BEGIN

This design comes from an exercise in tuning for a short achievable clock period and few clock cycles per item on the open sky130 flow, not from production work. Function was checked by simulation only, so behaviour that the tests miss may differ from the original. Power figures rest on the tool's default switching activity, not on a simulated workload.

==> maple: inputs <==
Design neighbor_sort_by_degree, start of the top module:
module neighbor_sort_by_degree #(
	parameter int unsigned MAX_ENTRIES = 32,
	parameter int unsigned GRAN        = 8,
	parameter int unsigned NGRAN       = 8
) (
	input  logic        clk,
	input  logic        arst_n,
	input  logic        nbr_valid,
	output logic        nbr_ready,
	input  logic [31:0] nbr_vertex_id,
	input  logic [31:0] nbr_degree,
	input  logic        nbr_last,
	output logic        sorted_valid,
	input  logic        sorted_ready,
	output logic [31:0] sorted_id,
	output logic [31:0] sorted_degree,
	output logic        sorted_end_of_list,
	output logic        sorted_overflow
);
	localparam int unsigned D    = MAX_ENTRIES;
	localparam int unsigned DW   = nsbd_pkg::IdW + nsbd_pkg::DegW;
	localparam int unsigned NSEG = D / GRAN;                    
	localparam int unsigned CW   = $clog2(D + 1);
	logic            ready_q;
	logic            ready_p;     
	logic            in_v_q;
	logic [31:0]     in_id_q;
	logic [31:0]     in_deg_q;
	logic            in_last_q;
	logic [CW-1:0]   in_cnt_q;    
	logic [NSEG-1:0] nd_oh;       
	logic            acc;
	logic            acc_last;
	assign acc      = nbr_valid && ready_q;
	assign acc_last = acc && nbr_last;
	always_comb begin
		nd_oh = '0;
		for (int k = 0; k < NSEG; k++) begin
			if (in_cnt_q >= CW'(D)) nd_oh[k] = (k == NSEG - 1);
			else                    nd_oh[k] = (32'(in_cnt_q) / GRAN == k);
		end
	end
	always_ff @(posedge clk) begin
		in_id_q   <= nbr_vertex_id;
		in_deg_q  <= nbr_degree;
		in_last_q <= nbr_last;
	end
	function automatic logic [2:0] cmp_half(input logic [31:0] a, input logic [31:0] b);
		cmp_half = {a[31:16] > b[31:16], a[31:16] == b[31:16], a[15:0] >= b[15:0]};
	endfunction
	logic [D*DW-1:0] s_pair;       
	logic [D-1:0]    s_val;        
  ...
Settings: LEC_CHECK=0, CAP_MARGIN=20, CORE_MARGIN=2, CORE_UTILIZATION=70, CTS_CLUSTER_DIAMETER=60, CTS_CLUSTER_SIZE=30, SETUP_SLACK_MARGIN=3.3, SLEW_MARGIN=20, TNS_END_PERCENT=100; clock period 6.0 ns.
run.sh (not shown) runs the stock make flow with config.mk's settings and CLKGATE_MAP_FILE= SYNTH_SCRIPT=/design/flow/synth_recipe.tcl, a recipe that flattens the netlist after the stock synthesis.
==> juniper: changes against maple <==
--- a/flow/design.v
+++ b/flow/design.v
@@ -181,17 +181,14 @@
 	logic [NGRAN-1:0]        rp_q;
 	logic [NGRAN-1:0]        rpd_q;     
 	logic [NGRAN-1:0]        wp_n;
 	logic [NGRAN-1:0]        rp_n;
 	logic [NGRAN-1:0]        rpd_n;
 	logic                    copy_n;
-	localparam int unsigned NPR = GRAN / 2;    
 	logic [NGRAN-1:0]        ld_q;      
 	logic [NGRAN-1:0]        sh_q;      
-	logic [NGRAN*NPR-1:0]    ldp_q;     
-	logic [NGRAN*NPR-1:0]    shp_q;     
 	logic                    adv_q;     
 	logic                    adv_n;
 	logic                    rd1;       
 	logic                    gfin;      
 	logic                    gfin_q;
 	logic [DW+1:0]           hd;        
@@ -243,38 +240,17 @@
 			for (int o = 0; o < NSEG; o++) begin
 				win_n = win_n | wp_n[(g + NGRAN - o) % NGRAN];
 			end
 		end
 		always_ff @(posedge clk) begin
 			if (ld_q[g]) begin
+				pair <= s_pair[P*GRAN*DW +: GRAN*DW];
 				ovf  <= s_ovf_q;
 				eol  <= seg_eol[P];
-			end
-		end
-		for (genvar k = 0; k < NPR; k++) begin : g_pr
-			logic [2*DW-1:0] upper;    
-			if (k == NPR - 1) begin : g_top
-				assign upper = {{DW{1'b0}}, pair[(2*k+1)*DW +: DW]};
-			end else begin : g_mid
-				assign upper = pair[(2*k+1)*DW +: 2*DW];
-			end
-			always_ff @(posedge clk) begin
-				if (ldp_q[g*NPR+k]) begin
-					pair[2*k*DW +: 2*DW] <= s_pair[(P*GRAN+2*k)*DW +: 2*DW];
-				end else if (shp_q[g*NPR+k]) begin
-					pair[2*k*DW +: 2*DW] <= upper;
-				end
-			end
-			always_ff @(posedge clk or negedge arst_n) begin
-				if (!arst_n) begin
-					ldp_q[g*NPR+k] <= 1'b0;
-					shp_q[g*NPR+k] <= 1'b0;
-				end else begin
-					ldp_q[g*NPR+k] <= copy_n && win_n && s_val_n[P*GRAN+2*k];
-					shp_q[g*NPR+k] <= val_n[0] && !skid_v_n && rp_n[g] && val_n[2*k+1];
-				end
+			end else if (sh_q[g]) begin
+				pair <= {{DW{1'b0}}, pair[GRAN*DW-1:DW]};
 			end
 		end
 		always_ff @(posedge clk or negedge arst_n) begin
 			if (!arst_n) begin
 				val     <= '0;
 				ld_q[g] <= 1'b0;
==> flow/config.mk (replaced) <==
export PLATFORM = sky130hd
export DESIGN_NAME = neighbor_sort_by_degree
export DESIGN_NICKNAME = neighbor_sort_by_degree
export VERILOG_FILES = /design/flow/design.v
export SDC_FILE = /design/flow/constraint.sdc
export NUM_CORES = 4
export LEC_CHECK = 0
export CAP_MARGIN = 20
export CORE_MARGIN = 2
export CORE_UTILIZATION = 65
export SETUP_SLACK_MARGIN = 3.3
export SLEW_MARGIN = 20
export TNS_END_PERCENT = 100
==> comparison table <==
                                                                                 maple                  juniper
Total power density per cell area                                             340 nW/µm²               284 nW/µm²
Ratio of cells with drive above 1 in the final layout                              39.2%                    38.1%
Area of the die                                                               443000 µm²               473000 µm²
Synthesized area divided by synthesized cell count                              16.4 µm²                 16.1 µm²
Power of the sequential group                                                   61000 µW                 51400 µW
Outcome                                                          complete, no violations  complete, no violations
Pre-CTS setup slack                                                             0.927 ns                  1.06 ns
GR Layer Usage met3                                                                11.0%                    9.28%
Multi-input comb cells                                                             10.5k                    10.8k
Antenna violations before repair                                                      81                       74
Multi-input gate area                                                         102000 µm²               100000 µm²
Area inside the core boundary                                                 435000 µm²               467000 µm²
Seq cells post-synth                                                                6849                     6793
Maximum number of pins on one net before global-route repair                         142                      152
Number of different library cells in the post-synthesis netlist                       94                       80
Headroom to the max-slew limit                                                     14.9%                    13.5%
Gpl congestion                                                                     0.973                    0.977
Number of cells on the worst reg-to-reg path                                           6                        5
Worst flop-to-flop path endpoint                                               out_h[10]                out_h[20]
Insertion delay of the later-clocked pin in the worst-skew pair                  1.12 ns                  1.13 ns
Number of iterations in the first detailed-routing pass                                8                       10
Peak Freq                                                                        347 MHz                  343 MHz
Total routed wirelength                                                        966000 µm                907000 µm
Effective utilization at floorplan                                                 70.4%                    65.1%
Placed cell area                                                              315000 µm²               313000 µm²
GR met2 Demand/Resource                                                            64.1%                    55.5%
Testbench counts of maple, summed over its fixed seeds: cycles 6,912, items 6,624.
Testbench counts of juniper, summed over its fixed seeds: cycles 6,912, items 6,624.

-- re-timing with driven ports --
No port has a modelled driver above. Below, the same layouts with a new extraction and two added sets of constraints. Step 1: set_driving_cell puts a clkbuf_16 on clk and a buf_2 on each other input, an assumption about the parent block. Step 2, shift: input delay + t, output delay - t, t = (earliest + latest rising clock arrival at the registers) / 2. This alone moves slack from input paths to output paths. Slacks: ideal ports / drivers / drivers and shift; pairs: ideal ports / drivers.
run | t (ns) | setup WS [ns] | worst hold slack (ns) | clock arrival spread, ns | worst register clock-pin slew, ns
maple | 1.200 | 3.122 / 2.983 / 1.782 | 0.166 / 0.092 / 0.305 | 0.085 / 0.085 | 0.11 / 0.11
juniper | 1.231 | 3.084 / 2.957 / 1.956 | 0.114 / 0.038 / 0.325 | 0.062 / 0.062 | 0.07 / 0.07
After both steps every run listed still meets setup and hold. For maple, which loses most, drivers alone change the setup slack by -0.139 ns; drivers and shift together by -1.340 ns.
From an optimization exercise on the open Yosys and OpenROAD flow, aimed at small area and few clock cycles; shortcuts taken in it are not production practice. Function was checked by simulation only, so behaviour that the tests miss may differ from the original. The clock port is modelled as an ideal driver, which makes a skipped or thinned clock tree look cheaper than it is; a real chip needs a root buffer or a tree. No activity file was given, so power comes from the tool's default toggle rates.

v6:
==> flow/design.v (excerpt) <==
module nmea_rmc_sentence_parser #(
    parameter int MAX_SENTENCE_LEN = 100,
    parameter int FRACTION_DIGITS  = 4
) (
    input  logic        aclk,
    input  logic        aresetn,
    input  logic        s_tvalid,
    output logic        s_tready,
    input  logic [7:0]  s_tdata,    
    output logic        m_tvalid,
    input  logic        m_tready,
    output logic [87:0] m_tdata
);
clock: 12.0 ns
lec_check: 0
cap_margin: 20
core_margin: 2
core_utilization: 40
slew_margin: 20
standard.sh (not shown) runs the stock make flow with config.mk's settings and CLKGATE_MAP_FILE= SYNTH_SCRIPT=/design/flow/synth_recipe.tcl, a recipe that flattens the netlist after the stock synthesis.
==> flow/flow/run.sh <==
#!/bin/bash
# The standard layout (the standard.sh), with three changes:
# - after the standard synthesis, flow/reopt.sh maps its combinational logic again with an
#   area-oriented ABC script; every flip-flop and tie cell instance is kept exactly as the
#   standard synthesis made it (same names, same cells). 1_synth.odb is then rebuilt from
#   the new netlist (the standard netlist is kept as 1_2_yosys.standard.v);
# - the port buffers use the smallest buffer cell (buf_1);
# - the clock tree is built by flow/mcts.tcl (ORFS's PRE_CTS_TCL hook) instead of
#   clock_tree_synthesis: one root clkbuf_8 driving sixteen clkbuf_4, each driving an equal,
#   compact group of flip-flops. The rest of the CTS step and all later steps are ORFS's own.
# Logs: make's output in flow.log, the re-mapping's in reopt.log, every ORFS tool's in
# orfs/logs.
set -euo pipefail
export MCTS_CLOCK_PORT=aclk
export MCTS_LEVELS=4
export MCTS_LEAF_BUF=sky130_fd_sc_hd__clkbuf_4
export MCTS_ROOT_BUF=sky130_fd_sc_hd__clkbuf_8
ARGS=(BUFFER_PORTS_ARGS="-buffer_cell sky130_fd_sc_hd__buf_1" PRE_CTS_TCL="$(pwd)/flow/mcts.tcl")
RES=orfs/results/sky130hd/nmea_rmc_sentence_parser/base
bash standard.sh "${ARGS[@]}" synth > flow.log 2>&1
cp $RES/1_2_yosys.v $RES/1_2_yosys.standard.v
bash flow/reopt.sh $RES/1_2_yosys.standard.v $RES/1_2_yosys.v reopt.log
bash standard.sh "${ARGS[@]}" do-1_synth >> flow.log 2>&1
bash standard.sh "${ARGS[@]}" finish >> flow.log 2>&1
Other scripts of this flow, unchanged in this note and not shown: flow/flow/mcts.tcl, flow/flow/reopt.sh
v6: flow completed, timing, DRC and antenna clean
Testbench counts of v6, summed over its fixed seeds: cycles 117,293.
Changes in v7 relative to v6:
--- a/flow/design.v
+++ b/flow/design.v
@@ -223,18 +223,18 @@
                            (m == 4'd11) ? 9'd304 :
                            (m == 4'd12) ? 9'd334 :
                            9'd0;
     endfunction
     logic        in_s_reg, out_v_reg;
     logic [6:0]  len_reg;
     logic [3:0]  fi_reg;       
     logic [2:0]  cif_reg;      
-    logic        hdr_reg, fmt_reg, mode_n_reg, ck_bad_reg, bad_reg, sp_reg;
-    logic [7:0]  xor_reg;
+    logic        hdr_reg, fmt_reg, mode_n_reg, bad_reg, sp_reg;
+    logic [7:0]  xor_reg;      
     logic [12:0] min_reg;
     logic [26:0] lat_val;      
     logic [27:0] lon_val;      
     logic [2:0]  lat_fc_reg, lon_fc_reg;    
     logic        south_reg, west_reg;
     logic [6:0]  dd_reg;
     logic [3:0]  mon_reg;      
     logic        leap_reg;
@@ -296,40 +296,38 @@
             cif_reg <= 3'd1;
         end else if (comma) begin
             if (fi_reg != 4'd15) fi_reg <= inc4(fi_reg);
             cif_reg <= 3'd0;
         end else if (ch) begin
             if (cif_reg != 3'd7) cif_reg <= inc3(cif_reg);
         end
     end
-    logic [3:0] xor_nib;
-    assign xor_nib = cif_reg[0] ? xor_reg[3:0] : xor_reg[7:4];
+    logic [3:0] ck_val;
+    assign ck_val = hex_digit(c);
     always_ff @(posedge aclk) begin
         if (start) begin
             hdr_reg    <= 1'b1;
             fmt_reg    <= 1'b0;
             mode_n_reg <= 1'b0;
-            ck_bad_reg <= 1'b0;
             xor_reg    <= '0;
         end else if (comma) begin
             if (f0 && (cif_reg != 3'd6)) hdr_reg <= 1'b0;
             xor_reg <= xor_reg ^ 8'h2C;
         end else if (ch) begin
             if (f0 && (!p_lt6 || (header_char(cif_reg) != c))) hdr_reg <= 1'b0;
             if (!(f12 && !p0)) xor_reg <= xor_reg ^ c;
+            else if (f12 && p23) xor_reg <= xor_reg ^ (cif_reg[0] ? {4'h0, ck_val} : {ck_val, 4'h0});
             if (f12 && p1) begin
                 if (!is_star) fmt_reg <= 1'b1;
             end else if (is_star) begin
                 fmt_reg <= 1'b1;
             end
             if (f12 && p23 && !is_hex) fmt_reg <= 1'b1;
             if (f12 && p0) mode_n_reg <= (c == 8'h4E);
-            if (f12 && p23)
-                ck_bad_reg <= (cif_reg[0] && ck_bad_reg) || (hex_digit(c) != xor_nib);
         end
     end
     function automatic logic [3:0] hex_digit(input logic [7:0] ch_in);
         hex_digit = ch_in[6] ? {1'b1, inc3(ch_in[2:0])} : ch_in[3:0];
     endfunction
     always_ff @(posedge aclk) begin
         if (start) begin
             bad_reg <= 1'b0;
@@ -435,31 +433,31 @@
             end
         end
     end
     assign lat_val = w_reg[27:1];
     assign lon_val = st_reg;
     logic fin_ok;
     assign fin_ok = !((len_reg == LEN_FULL) || (len_reg == LEN_OVER))
                  && hdr_reg && !(f0 && (cif_reg != 3'd6)) && f12 && !fmt_reg
-                 && (cif_reg == 3'd4) && !mode_n_reg && !ck_bad_reg && !bad_reg;
+                 && (cif_reg == 3'd4) && !mode_n_reg && (xor_reg == 8'h00) && !bad_reg;
     logic [2:0]  code;
     logic        ok;
     logic [8:0]  doy;
     logic [15:0] doy_sum;
     logic [27:0] lat_o;
     logic [28:0] lon_o;
     logic        lat_any, lon_any;
     always_comb begin
         if (len_reg == LEN_OVER)                      code = 3'd7;
         else if (!hdr_reg || (f0 && (cif_reg != 3'd6))) code = 3'd1;
         else if (!f12)                                code = 3'd2;
         else if (fmt_reg || (cif_reg != 3'd4))        code = 3'd3;
         else if (mode_n_reg)                          code = 3'd4;
-        else if (ck_bad_reg)                          code = 3'd5;
+        else if (xor_reg != 8'h00)                    code = 3'd5;
         else if (bad_reg)                             code = 3'd6;
         else                                          code = 3'd0;
         ok = (code == 3'd0);
         doy_sum = add16c({9'd0, dd_reg}, {7'd0, month_base(mon_reg)},
                          leap_reg && (mon_reg[3] || mon_reg[2] || (mon_reg[1] && mon_reg[0])));
         doy = doy_sum[8:0];
         lat_any = 1'b0;
         for (int i = 0; i < 27; i++) begin
[summary]
- Between v7 and v6, it is v7 whose final critical-path share of the clock period is higher, by 3.1 points.
- Going from v6 to v7, total cell area at the placement stage shrinks by about 2.2%.
- Of v6 and v7, the run reporting the lower count of inverters not on the clock network in the layout was v6.
- Of v7 and v6, it is v7 that has the higher average wire length per cell after detail routing.
- Cmp v6 and v7 / smallest setup slack after layout / lower: v7
- Est. power | v7 vs v6 | v7 lower
Testbench counts of v7, summed over its fixed seeds: cycles 117,293.
No run of this note takes its clock network from TritonCTS; it comes from the design's own scripts or RTL.

== the previous run ==
Another version of the RTL of nmea_rmc_sentence_parser (not shown whole).
Size in the first run: ~1100 cells after synthesis, about 7500 um2 of cells after synthesis.
==> flow/config.mk <==
export PLATFORM = sky130hd
export DESIGN_NAME = nmea_rmc_sentence_parser
export DESIGN_NICKNAME = nmea_rmc_sentence_parser
export VERILOG_FILES = /design/flow/design.v
export SDC_FILE = /design/flow/constraint.sdc
export NUM_CORES = 4
export LEC_CHECK = 0
export CAP_MARGIN = 20
export CORE_MARGIN = 2
export CORE_UTILIZATION = 40
export SLEW_MARGIN = 20
==> flow/constraint.sdc <==
create_clock -name core_clock -period 12.0 [get_ports {aclk}]
set_input_delay 2.4000 -clock core_clock [delete_from_list [all_inputs] [get_ports {aclk}]]
set_output_delay 2.4000 -clock core_clock [all_outputs]
set_load 0.01 [all_outputs]
==> flow/flow/run.sh <==
#!/bin/bash
# The standard layout (the standard.sh), with four changes:
# - after the standard synthesis, flow/reopt.sh maps its combinational logic again with an
#   area-oriented ABC script; every flip-flop and tie cell instance is kept exactly as the
#   standard synthesis made it (same names, same cells). 1_synth.odb is then rebuilt from
#   the new netlist (the standard netlist is kept as 1_2_yosys.standard.v);
# - the port buffers use the smallest buffer cell (buf_1);
# - the tie cell that drives the constant outputs is not copied once per output
#   (SKIP_REPAIR_TIE_FANOUT);
# - the clock tree is built by flow/mcts.tcl (ORFS's PRE_CTS_TCL hook) instead of
#   clock_tree_synthesis: one root clkbuf_4 driving eight clkbuf_8, each driving an equal,
#   compact group of flip-flops. The rest of the CTS step and all later steps are ORFS's own.
# Logs: make's output in flow.log, the re-mapping's in reopt.log, every ORFS tool's in
# orfs/logs.
set -euo pipefail
export MCTS_CLOCK_PORT=aclk
export MCTS_LEVELS=3
export MCTS_LEAF_BUF=sky130_fd_sc_hd__clkbuf_8
export MCTS_ROOT_BUF=sky130_fd_sc_hd__clkbuf_4
ARGS=(BUFFER_PORTS_ARGS="-buffer_cell sky130_fd_sc_hd__buf_1" PRE_CTS_TCL="$(pwd)/flow/mcts.tcl"
      SKIP_REPAIR_TIE_FANOUT=1)
RES=orfs/results/sky130hd/nmea_rmc_sentence_parser/base
bash standard.sh "${ARGS[@]}" synth > flow.log 2>&1
cp $RES/1_2_yosys.v $RES/1_2_yosys.standard.v
bash flow/reopt.sh $RES/1_2_yosys.standard.v $RES/1_2_yosys.v reopt.log
bash standard.sh "${ARGS[@]}" do-1_synth >> flow.log 2>&1
bash standard.sh "${ARGS[@]}" finish >> flow.log 2>&1
Other scripts of this flow, unchanged in this note and not shown: flow/flow/mcts.tcl, flow/flow/reopt.sh
The previous run finished all stages; the layout is clean.
Testbench counts of the previous run, summed over its fixed seeds: cycles 117,293.
The following lists how the current run was set up differently from the previous run:
-- flow/design.v --
<<< the previous run, line 312
        end else if (comma) begin
            if (f0 && (cif_reg != 3'd6)) hdr_reg <= 1'b0;
        end else if (ch) begin
            if (f0 && (!p_lt6 || (header_char(cif_reg) != c))) hdr_reg <= 1'b0;
            if (f12 && p1) begin
                if (!is_star) fmt_reg <= 1'b1;
>>> the current run, line 312
        end else if (comma) begin
            if (f0 && (cif_reg != 3'd6)) hdr_reg <= 1'b0;
            xor_reg <= xor_reg ^ 8'h2C;
        end else if (ch) begin
            if (f0 && (!p_lt6 || (header_char(cif_reg) != c))) hdr_reg <= 1'b0;
            if (!(f12 && !p0)) xor_reg <= xor_reg ^ c;
            else if (f12 && p23) xor_reg <= xor_reg ^ (cif_reg[0] ? {4'h0, ck_val} : {ck_val, 4'h0});
            if (f12 && p1) begin
                if (!is_star) fmt_reg <= 1'b1;
<<< the previous run, line 321
            if (f12 && p23 && !is_hex) fmt_reg <= 1'b1;
            if (f12 && p0) mode_n_reg <= (c == 8'h4E);
        end
        if (!start && (comma || ch)) begin
            if (comma || !(f12 && !p0)) xor_reg <= xor_reg ^ c;
            else if (f12 && p23) xor_reg <= xor_reg ^ (cif_reg[0] ? {4'h0, ck_val} : {ck_val, 4'h0});
        end
    end
>>> the current run, line 324
            if (f12 && p23 && !is_hex) fmt_reg <= 1'b1;
            if (f12 && p0) mode_n_reg <= (c == 8'h4E);
        end
    end
<<< the previous run, line 352
            cc       = (min_reg[i] & e) | (min_reg[i] & cc) | (e & cc);
        end
        min_b = (cif_reg[1:0] == 2'd2) ? (min_reg << 2) : (min_reg << 3);
        cc = 1'b0;
        for (int i = 0; i < 13; i++) begin
>>> the current run, line 351
            cc       = (min_reg[i] & e) | (min_reg[i] & cc) | (e & cc);
        end
        min_b = (cif_reg[1:0] == 2'd2) ? 13'({min_reg[6:0], 2'b00}) : (min_reg << 3);
        cc = 1'b0;
        for (int i = 0; i < 13; i++) begin
## What came out
As of the current run, critical path depth had fallen by more than a quarter compared to the previous run. Sequential power share: the current run lower than the previous run. Relative to the previous run, the final cell area reported for the current run is higher. The previous run ended up with registers as its largest power group; the current run ended up with combinational logic. Comparing the current run and the previous run, the higher maximum clock skew at final layout was measured on the current run. The current run vs. the previous run: met2 routing resource usage after global routing shrank by 2.8 points, final critical-path share of the clock period decreased by 1.4 points relative to the old numbers, total placed cells including tap cells now sits higher. On share of cells above drive strength 1, the previous run tracks the current run almost exactly. met1 wire length was higher in the run labelled the current run. Summary of the current run over the previous run: total power went up by about 7%, final hold slack went up by 5.2 ps.
Testbench counts of the current run, summed over its fixed seeds: cycles 117,293.
No run of this note takes its clock network from TritonCTS; it comes from the design's own scripts or RTL.

[re-timing with driven ports]
No port has a modelled driver above. Below, the same layouts with a new extraction and two added sets of constraints. Step 1 assumes that a clkbuf_16 drives the clock port and a buf_2 every other input. Step 2 moves the port delays by t, midway between the first and last clock arrival at a register: inputs arrive t later, outputs are due t later. That takes back most of the time a late clock gives input paths. a / b / c = ideal / step 1 / step 2; a / b = the first two.
run | t (ns) | slack for setup (ns) | latest minus earliest clock arrival (ns)
v6 | 0.498 | 1.666 / 1.628 / 1.341 | 0.027 / 0.027
v7 | 0.495 | 1.295 / 1.256 / 0.870 | 0.021 / 0.021
the previous run | 0.550 | 2.233 / 2.249 / 1.699 | 0.017 / 0.017
the current run | 0.545 | 2.403 / 2.364 / 2.231 | 0.027 / 0.028
After both steps every run listed still meets setup and hold. For the previous run, which loses most, drivers alone change the setup slack by +0.016 ns; drivers and shift together by -0.534 ns.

END

## Exercise goal
Search the data above for lines holding "driven" and copy each of them.

## Written solution
-- re-timing with driven ports --
[re-timing with driven ports]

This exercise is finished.